The problem> Your job with the data below is to output exactly the lines from the one holding "## final cells by class" down to the one holding "-- kinds of", both included, and no others.

Segment Open

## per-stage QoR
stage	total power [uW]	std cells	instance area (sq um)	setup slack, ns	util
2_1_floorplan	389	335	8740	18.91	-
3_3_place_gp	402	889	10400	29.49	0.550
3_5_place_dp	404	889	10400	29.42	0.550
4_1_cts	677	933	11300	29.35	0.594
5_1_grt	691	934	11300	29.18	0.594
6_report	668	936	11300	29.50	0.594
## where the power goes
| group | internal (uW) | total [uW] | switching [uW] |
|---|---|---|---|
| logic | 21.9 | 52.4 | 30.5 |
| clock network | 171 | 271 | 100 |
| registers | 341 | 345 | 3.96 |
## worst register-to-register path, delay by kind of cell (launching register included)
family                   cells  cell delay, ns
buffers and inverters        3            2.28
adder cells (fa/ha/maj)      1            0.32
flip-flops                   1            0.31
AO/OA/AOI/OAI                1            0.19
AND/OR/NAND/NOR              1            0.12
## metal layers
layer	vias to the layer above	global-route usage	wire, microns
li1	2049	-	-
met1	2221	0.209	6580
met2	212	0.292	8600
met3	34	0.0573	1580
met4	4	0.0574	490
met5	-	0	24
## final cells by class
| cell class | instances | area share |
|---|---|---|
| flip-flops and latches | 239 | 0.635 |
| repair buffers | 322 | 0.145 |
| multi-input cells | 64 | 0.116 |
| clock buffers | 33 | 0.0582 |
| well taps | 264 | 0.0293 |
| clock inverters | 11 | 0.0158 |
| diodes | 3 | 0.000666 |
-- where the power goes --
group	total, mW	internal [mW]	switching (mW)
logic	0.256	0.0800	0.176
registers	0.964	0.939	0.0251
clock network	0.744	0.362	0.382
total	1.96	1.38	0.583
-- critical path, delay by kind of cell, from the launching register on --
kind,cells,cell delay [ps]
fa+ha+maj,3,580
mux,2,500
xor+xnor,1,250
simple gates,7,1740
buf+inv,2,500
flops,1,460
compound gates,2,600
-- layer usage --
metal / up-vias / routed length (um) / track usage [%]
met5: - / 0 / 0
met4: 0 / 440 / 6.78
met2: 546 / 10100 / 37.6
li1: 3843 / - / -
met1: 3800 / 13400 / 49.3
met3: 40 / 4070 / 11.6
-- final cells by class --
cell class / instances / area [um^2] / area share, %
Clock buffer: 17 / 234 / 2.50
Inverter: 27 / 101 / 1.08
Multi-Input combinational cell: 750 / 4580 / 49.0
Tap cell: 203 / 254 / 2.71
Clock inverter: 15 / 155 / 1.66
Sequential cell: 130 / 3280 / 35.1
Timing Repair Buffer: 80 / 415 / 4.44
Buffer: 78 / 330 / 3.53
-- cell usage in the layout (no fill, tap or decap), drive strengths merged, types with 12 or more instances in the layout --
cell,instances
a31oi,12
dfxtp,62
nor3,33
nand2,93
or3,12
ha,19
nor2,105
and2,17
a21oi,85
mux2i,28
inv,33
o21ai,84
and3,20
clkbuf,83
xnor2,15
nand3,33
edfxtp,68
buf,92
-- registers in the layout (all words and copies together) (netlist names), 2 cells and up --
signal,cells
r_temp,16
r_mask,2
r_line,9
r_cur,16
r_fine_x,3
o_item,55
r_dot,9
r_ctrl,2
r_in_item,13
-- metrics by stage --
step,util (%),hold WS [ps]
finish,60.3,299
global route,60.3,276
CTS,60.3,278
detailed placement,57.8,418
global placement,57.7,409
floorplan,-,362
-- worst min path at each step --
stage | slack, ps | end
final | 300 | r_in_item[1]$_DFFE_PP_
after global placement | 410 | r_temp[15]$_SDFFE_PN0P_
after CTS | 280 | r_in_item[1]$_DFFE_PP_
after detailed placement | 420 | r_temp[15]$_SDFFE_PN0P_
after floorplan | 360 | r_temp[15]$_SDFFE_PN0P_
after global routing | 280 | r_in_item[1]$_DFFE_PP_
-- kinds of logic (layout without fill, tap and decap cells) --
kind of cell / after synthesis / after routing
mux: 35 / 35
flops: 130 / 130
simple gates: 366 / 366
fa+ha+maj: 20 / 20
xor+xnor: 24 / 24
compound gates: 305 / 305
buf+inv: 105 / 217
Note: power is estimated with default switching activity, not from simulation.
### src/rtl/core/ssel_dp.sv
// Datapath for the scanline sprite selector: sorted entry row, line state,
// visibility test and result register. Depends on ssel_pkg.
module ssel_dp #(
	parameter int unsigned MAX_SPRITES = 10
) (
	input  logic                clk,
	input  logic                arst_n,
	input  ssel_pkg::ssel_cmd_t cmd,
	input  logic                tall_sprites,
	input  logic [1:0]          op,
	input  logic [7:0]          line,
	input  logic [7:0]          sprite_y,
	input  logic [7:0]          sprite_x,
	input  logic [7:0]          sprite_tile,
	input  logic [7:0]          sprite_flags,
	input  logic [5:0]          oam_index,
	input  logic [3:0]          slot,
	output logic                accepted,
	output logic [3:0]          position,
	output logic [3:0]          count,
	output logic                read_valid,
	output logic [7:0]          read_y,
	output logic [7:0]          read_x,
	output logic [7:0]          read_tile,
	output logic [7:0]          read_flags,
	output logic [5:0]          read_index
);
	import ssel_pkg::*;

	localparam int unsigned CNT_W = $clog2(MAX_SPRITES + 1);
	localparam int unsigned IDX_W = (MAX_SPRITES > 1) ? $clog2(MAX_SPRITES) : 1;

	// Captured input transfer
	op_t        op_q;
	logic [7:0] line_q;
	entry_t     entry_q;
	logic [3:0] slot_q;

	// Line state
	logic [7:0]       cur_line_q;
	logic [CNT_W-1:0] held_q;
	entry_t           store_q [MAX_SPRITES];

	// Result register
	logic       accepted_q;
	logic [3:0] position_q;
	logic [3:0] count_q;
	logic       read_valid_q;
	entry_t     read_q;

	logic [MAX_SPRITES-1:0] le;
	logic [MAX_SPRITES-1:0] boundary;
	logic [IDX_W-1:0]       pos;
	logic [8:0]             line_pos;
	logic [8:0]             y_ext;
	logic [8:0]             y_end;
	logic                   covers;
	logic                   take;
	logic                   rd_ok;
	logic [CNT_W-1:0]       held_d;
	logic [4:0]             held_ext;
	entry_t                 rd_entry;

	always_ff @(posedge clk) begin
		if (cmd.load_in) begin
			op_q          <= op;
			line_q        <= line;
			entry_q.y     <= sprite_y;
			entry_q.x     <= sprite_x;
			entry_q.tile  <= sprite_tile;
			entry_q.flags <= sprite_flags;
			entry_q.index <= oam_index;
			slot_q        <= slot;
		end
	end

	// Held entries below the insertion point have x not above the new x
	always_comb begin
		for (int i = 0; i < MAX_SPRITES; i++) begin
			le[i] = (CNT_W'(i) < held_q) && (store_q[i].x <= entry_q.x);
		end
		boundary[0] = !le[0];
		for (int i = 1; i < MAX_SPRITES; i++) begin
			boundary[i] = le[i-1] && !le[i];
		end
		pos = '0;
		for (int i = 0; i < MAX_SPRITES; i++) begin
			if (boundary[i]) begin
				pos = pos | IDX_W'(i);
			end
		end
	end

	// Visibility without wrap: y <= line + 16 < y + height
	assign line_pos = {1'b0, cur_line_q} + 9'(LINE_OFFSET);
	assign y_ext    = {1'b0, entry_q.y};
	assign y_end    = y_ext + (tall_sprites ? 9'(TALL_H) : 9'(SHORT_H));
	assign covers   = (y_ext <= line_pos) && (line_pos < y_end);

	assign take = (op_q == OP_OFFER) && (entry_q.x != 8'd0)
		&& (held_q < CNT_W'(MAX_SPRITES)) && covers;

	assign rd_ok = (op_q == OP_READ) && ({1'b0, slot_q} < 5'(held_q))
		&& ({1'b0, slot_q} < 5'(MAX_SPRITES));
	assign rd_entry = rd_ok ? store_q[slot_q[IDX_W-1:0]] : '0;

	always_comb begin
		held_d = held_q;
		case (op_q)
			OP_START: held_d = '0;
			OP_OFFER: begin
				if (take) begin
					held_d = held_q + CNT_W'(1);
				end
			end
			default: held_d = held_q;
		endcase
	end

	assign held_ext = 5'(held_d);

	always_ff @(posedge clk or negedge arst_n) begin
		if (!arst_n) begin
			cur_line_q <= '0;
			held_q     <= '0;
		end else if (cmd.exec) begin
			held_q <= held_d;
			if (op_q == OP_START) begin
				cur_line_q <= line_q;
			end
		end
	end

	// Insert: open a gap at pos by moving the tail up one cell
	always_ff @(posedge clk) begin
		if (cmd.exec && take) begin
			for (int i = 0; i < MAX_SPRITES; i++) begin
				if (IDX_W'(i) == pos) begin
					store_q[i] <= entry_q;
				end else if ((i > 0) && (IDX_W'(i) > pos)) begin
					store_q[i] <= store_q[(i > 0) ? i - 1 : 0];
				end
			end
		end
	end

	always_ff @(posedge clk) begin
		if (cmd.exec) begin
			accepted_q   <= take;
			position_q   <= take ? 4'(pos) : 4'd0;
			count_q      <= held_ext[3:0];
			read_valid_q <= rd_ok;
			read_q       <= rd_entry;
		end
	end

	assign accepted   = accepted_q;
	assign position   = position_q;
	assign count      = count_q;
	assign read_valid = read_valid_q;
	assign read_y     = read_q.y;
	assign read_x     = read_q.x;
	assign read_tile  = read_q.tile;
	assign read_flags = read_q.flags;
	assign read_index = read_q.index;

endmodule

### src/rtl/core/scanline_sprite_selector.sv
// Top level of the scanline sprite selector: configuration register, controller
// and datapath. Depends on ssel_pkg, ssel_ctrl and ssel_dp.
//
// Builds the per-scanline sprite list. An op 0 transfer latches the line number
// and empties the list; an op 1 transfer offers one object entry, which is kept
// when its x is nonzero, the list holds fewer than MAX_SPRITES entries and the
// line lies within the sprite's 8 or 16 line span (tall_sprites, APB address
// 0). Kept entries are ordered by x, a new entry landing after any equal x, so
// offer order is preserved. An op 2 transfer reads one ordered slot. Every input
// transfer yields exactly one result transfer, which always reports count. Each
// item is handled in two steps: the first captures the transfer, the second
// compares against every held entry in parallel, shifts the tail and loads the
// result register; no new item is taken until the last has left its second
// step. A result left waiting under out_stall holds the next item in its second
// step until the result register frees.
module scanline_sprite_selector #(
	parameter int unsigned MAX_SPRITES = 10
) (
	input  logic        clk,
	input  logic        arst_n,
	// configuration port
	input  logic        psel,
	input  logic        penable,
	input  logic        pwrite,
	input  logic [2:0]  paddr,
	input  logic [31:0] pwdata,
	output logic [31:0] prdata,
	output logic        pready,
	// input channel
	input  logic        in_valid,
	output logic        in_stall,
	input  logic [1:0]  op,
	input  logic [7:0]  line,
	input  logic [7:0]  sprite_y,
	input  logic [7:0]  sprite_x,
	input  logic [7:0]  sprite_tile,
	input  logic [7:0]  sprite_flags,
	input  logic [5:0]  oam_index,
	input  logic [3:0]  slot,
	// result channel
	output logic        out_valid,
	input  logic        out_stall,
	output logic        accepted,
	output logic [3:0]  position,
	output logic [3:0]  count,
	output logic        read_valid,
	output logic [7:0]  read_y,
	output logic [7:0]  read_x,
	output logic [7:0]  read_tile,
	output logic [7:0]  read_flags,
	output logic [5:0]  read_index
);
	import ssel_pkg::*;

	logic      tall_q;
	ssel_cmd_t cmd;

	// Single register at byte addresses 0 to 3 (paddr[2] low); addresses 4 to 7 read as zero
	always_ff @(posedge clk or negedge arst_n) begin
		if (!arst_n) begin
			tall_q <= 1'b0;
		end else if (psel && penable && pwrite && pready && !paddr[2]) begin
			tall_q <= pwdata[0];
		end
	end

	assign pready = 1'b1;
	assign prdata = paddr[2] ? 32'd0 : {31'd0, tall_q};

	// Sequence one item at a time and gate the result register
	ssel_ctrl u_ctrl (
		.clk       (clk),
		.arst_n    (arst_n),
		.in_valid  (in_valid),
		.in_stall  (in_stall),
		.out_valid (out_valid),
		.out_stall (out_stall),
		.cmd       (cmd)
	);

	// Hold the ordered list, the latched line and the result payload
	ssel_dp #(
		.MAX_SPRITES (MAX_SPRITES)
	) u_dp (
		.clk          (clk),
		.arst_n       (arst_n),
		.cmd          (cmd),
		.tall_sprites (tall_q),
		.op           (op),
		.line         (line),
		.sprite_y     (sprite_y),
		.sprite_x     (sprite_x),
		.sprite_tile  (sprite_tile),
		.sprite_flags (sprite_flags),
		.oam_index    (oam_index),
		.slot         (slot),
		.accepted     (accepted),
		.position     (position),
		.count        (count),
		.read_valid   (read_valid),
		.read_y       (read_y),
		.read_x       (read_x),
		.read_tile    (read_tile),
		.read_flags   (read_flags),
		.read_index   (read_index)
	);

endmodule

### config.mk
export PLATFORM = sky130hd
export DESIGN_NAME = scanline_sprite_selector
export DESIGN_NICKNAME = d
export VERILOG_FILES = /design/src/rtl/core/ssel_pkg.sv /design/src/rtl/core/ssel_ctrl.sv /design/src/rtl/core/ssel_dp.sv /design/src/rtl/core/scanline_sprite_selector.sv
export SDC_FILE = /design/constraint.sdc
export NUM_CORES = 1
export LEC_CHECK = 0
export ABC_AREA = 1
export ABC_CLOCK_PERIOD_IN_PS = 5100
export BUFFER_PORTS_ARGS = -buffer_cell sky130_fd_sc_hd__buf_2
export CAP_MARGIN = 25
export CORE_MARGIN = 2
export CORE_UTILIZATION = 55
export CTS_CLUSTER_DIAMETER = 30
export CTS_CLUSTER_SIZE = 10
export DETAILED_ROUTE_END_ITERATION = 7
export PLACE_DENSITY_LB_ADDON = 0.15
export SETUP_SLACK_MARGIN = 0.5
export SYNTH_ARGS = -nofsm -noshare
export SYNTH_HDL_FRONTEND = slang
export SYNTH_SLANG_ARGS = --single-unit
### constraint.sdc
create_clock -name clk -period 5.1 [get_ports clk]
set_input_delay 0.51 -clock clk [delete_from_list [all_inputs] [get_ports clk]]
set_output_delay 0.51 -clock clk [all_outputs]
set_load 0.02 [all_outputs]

Segment Closed

Solution for this task>
## final cells by class
| cell class | instances | area share |
|---|---|---|
| flip-flops and latches | 239 | 0.635 |
| repair buffers | 322 | 0.145 |
| multi-input cells | 64 | 0.116 |
| clock buffers | 33 | 0.0582 |
| well taps | 264 | 0.0293 |
| clock inverters | 11 | 0.0158 |
| diodes | 3 | 0.000666 |
-- where the power goes --
group	total, mW	internal [mW]	switching (mW)
logic	0.256	0.0800	0.176
registers	0.964	0.939	0.0251
clock network	0.744	0.362	0.382
total	1.96	1.38	0.583
-- critical path, delay by kind of cell, from the launching register on --
kind,cells,cell delay [ps]
fa+ha+maj,3,580
mux,2,500
xor+xnor,1,250
simple gates,7,1740
buf+inv,2,500
flops,1,460
compound gates,2,600
-- layer usage --
metal / up-vias / routed length (um) / track usage [%]
met5: - / 0 / 0
met4: 0 / 440 / 6.78
met2: 546 / 10100 / 37.6
li1: 3843 / - / -
met1: 3800 / 13400 / 49.3
met3: 40 / 4070 / 11.6
-- final cells by class --
cell class / instances / area [um^2] / area share, %
Clock buffer: 17 / 234 / 2.50
Inverter: 27 / 101 / 1.08
Multi-Input combinational cell: 750 / 4580 / 49.0
Tap cell: 203 / 254 / 2.71
Clock inverter: 15 / 155 / 1.66
Sequential cell: 130 / 3280 / 35.1
Timing Repair Buffer: 80 / 415 / 4.44
Buffer: 78 / 330 / 3.53
-- cell usage in the layout (no fill, tap or decap), drive strengths merged, types with 12 or more instances in the layout --
cell,instances
a31oi,12
dfxtp,62
nor3,33
nand2,93
or3,12
ha,19
nor2,105
and2,17
a21oi,85
mux2i,28
inv,33
o21ai,84
and3,20
clkbuf,83
xnor2,15
nand3,33
edfxtp,68
buf,92
-- registers in the layout (all words and copies together) (netlist names), 2 cells and up --
signal,cells
r_temp,16
r_mask,2
r_line,9
r_cur,16
r_fine_x,3
o_item,55
r_dot,9
r_ctrl,2
r_in_item,13
-- metrics by stage --
step,util (%),hold WS [ps]
finish,60.3,299
global route,60.3,276
CTS,60.3,278
detailed placement,57.8,418
global placement,57.7,409
floorplan,-,362
-- worst min path at each step --
stage | slack, ps | end
final | 300 | r_in_item[1]$_DFFE_PP_
after global placement | 410 | r_temp[15]$_SDFFE_PN0P_
after CTS | 280 | r_in_item[1]$_DFFE_PP_
after detailed placement | 420 | r_temp[15]$_SDFFE_PN0P_
after floorplan | 360 | r_temp[15]$_SDFFE_PN0P_
after global routing | 280 | r_in_item[1]$_DFFE_PP_
-- kinds of logic (layout without fill, tap and decap cells) --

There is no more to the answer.